_What the task asks_
Transcribe the data below verbatim from the line with "period_share_pct = 62.8" to the line with "synthTopCellsByArea = dfrtp_1". Include both of those lines.

_Recorded data_

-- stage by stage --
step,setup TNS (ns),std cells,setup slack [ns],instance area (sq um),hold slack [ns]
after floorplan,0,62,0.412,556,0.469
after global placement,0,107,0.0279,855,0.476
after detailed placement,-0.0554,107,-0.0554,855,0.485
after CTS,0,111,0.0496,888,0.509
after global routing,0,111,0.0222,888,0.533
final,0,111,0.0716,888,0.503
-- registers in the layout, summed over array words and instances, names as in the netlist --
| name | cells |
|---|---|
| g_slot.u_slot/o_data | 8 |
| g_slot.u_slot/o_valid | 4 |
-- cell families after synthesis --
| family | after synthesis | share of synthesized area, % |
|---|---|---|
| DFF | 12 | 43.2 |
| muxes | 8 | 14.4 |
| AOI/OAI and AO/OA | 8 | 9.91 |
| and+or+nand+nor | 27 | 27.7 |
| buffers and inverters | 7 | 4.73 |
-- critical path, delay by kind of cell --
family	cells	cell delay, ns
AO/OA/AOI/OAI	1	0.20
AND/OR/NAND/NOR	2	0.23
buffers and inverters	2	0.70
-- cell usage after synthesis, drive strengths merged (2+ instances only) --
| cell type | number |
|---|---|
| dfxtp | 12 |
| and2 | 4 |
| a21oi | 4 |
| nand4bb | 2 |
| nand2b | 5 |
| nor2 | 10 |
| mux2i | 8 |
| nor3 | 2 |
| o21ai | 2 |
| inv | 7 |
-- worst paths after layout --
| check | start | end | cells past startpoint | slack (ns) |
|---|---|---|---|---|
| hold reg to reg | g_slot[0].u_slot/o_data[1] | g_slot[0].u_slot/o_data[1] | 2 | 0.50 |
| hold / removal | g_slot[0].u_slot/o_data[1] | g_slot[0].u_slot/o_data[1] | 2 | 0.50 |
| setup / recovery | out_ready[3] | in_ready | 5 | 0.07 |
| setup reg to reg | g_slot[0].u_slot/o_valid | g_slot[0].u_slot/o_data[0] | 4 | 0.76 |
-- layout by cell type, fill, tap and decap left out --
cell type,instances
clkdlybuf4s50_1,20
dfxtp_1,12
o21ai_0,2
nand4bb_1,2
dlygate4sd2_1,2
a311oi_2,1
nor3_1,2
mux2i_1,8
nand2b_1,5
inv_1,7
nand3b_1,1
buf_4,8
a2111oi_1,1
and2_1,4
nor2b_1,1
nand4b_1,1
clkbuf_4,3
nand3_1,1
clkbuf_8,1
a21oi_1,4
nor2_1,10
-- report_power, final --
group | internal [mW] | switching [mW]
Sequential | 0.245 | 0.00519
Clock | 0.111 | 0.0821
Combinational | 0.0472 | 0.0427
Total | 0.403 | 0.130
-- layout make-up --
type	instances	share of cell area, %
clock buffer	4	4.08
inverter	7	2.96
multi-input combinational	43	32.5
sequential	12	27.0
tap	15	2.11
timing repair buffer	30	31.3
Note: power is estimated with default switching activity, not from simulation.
...
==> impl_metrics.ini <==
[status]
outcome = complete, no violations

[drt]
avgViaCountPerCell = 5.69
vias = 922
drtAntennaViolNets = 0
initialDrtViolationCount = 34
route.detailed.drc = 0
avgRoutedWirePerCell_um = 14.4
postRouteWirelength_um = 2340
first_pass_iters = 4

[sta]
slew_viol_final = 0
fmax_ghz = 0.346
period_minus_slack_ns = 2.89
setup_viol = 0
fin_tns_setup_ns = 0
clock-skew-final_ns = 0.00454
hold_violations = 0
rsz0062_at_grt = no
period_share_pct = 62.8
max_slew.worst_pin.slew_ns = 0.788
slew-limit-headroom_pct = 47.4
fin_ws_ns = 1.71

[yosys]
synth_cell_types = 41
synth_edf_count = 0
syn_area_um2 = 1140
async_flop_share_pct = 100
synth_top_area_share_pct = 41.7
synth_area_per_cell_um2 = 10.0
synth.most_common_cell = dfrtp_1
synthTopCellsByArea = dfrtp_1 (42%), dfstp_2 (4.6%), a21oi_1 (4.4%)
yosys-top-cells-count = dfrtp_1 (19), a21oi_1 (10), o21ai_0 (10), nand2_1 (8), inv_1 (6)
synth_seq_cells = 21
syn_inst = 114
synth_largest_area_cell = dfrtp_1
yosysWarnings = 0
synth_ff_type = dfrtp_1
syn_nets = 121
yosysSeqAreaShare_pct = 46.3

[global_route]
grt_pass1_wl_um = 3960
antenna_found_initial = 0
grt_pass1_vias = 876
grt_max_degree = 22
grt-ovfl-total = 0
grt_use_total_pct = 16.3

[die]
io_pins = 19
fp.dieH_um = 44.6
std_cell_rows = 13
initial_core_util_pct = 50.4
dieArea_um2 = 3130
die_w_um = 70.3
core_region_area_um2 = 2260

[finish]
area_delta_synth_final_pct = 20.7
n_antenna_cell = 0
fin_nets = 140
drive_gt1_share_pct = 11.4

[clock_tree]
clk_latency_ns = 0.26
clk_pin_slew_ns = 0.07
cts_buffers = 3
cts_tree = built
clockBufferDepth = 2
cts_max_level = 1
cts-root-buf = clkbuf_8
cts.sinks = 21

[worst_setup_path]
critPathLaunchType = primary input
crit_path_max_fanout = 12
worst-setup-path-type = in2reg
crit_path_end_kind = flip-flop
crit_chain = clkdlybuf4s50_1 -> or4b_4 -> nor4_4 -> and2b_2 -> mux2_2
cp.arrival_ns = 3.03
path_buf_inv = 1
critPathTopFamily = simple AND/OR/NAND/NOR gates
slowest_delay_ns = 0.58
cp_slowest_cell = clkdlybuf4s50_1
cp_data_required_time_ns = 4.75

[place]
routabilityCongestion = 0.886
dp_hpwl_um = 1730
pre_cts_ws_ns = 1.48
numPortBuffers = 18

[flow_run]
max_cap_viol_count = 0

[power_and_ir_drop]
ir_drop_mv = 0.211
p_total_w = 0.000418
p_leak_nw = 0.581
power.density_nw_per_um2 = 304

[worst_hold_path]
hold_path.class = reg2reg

_Task answer_
period_share_pct = 62.8
max_slew.worst_pin.slew_ns = 0.788
slew-limit-headroom_pct = 47.4
fin_ws_ns = 1.71

[yosys]
synth_cell_types = 41
synth_edf_count = 0
syn_area_um2 = 1140
async_flop_share_pct = 100
synth_top_area_share_pct = 41.7
synth_area_per_cell_um2 = 10.0
synth.most_common_cell = dfrtp_1
synthTopCellsByArea = dfrtp_1 (42%), dfstp_2 (4.6%), a21oi_1 (4.4%)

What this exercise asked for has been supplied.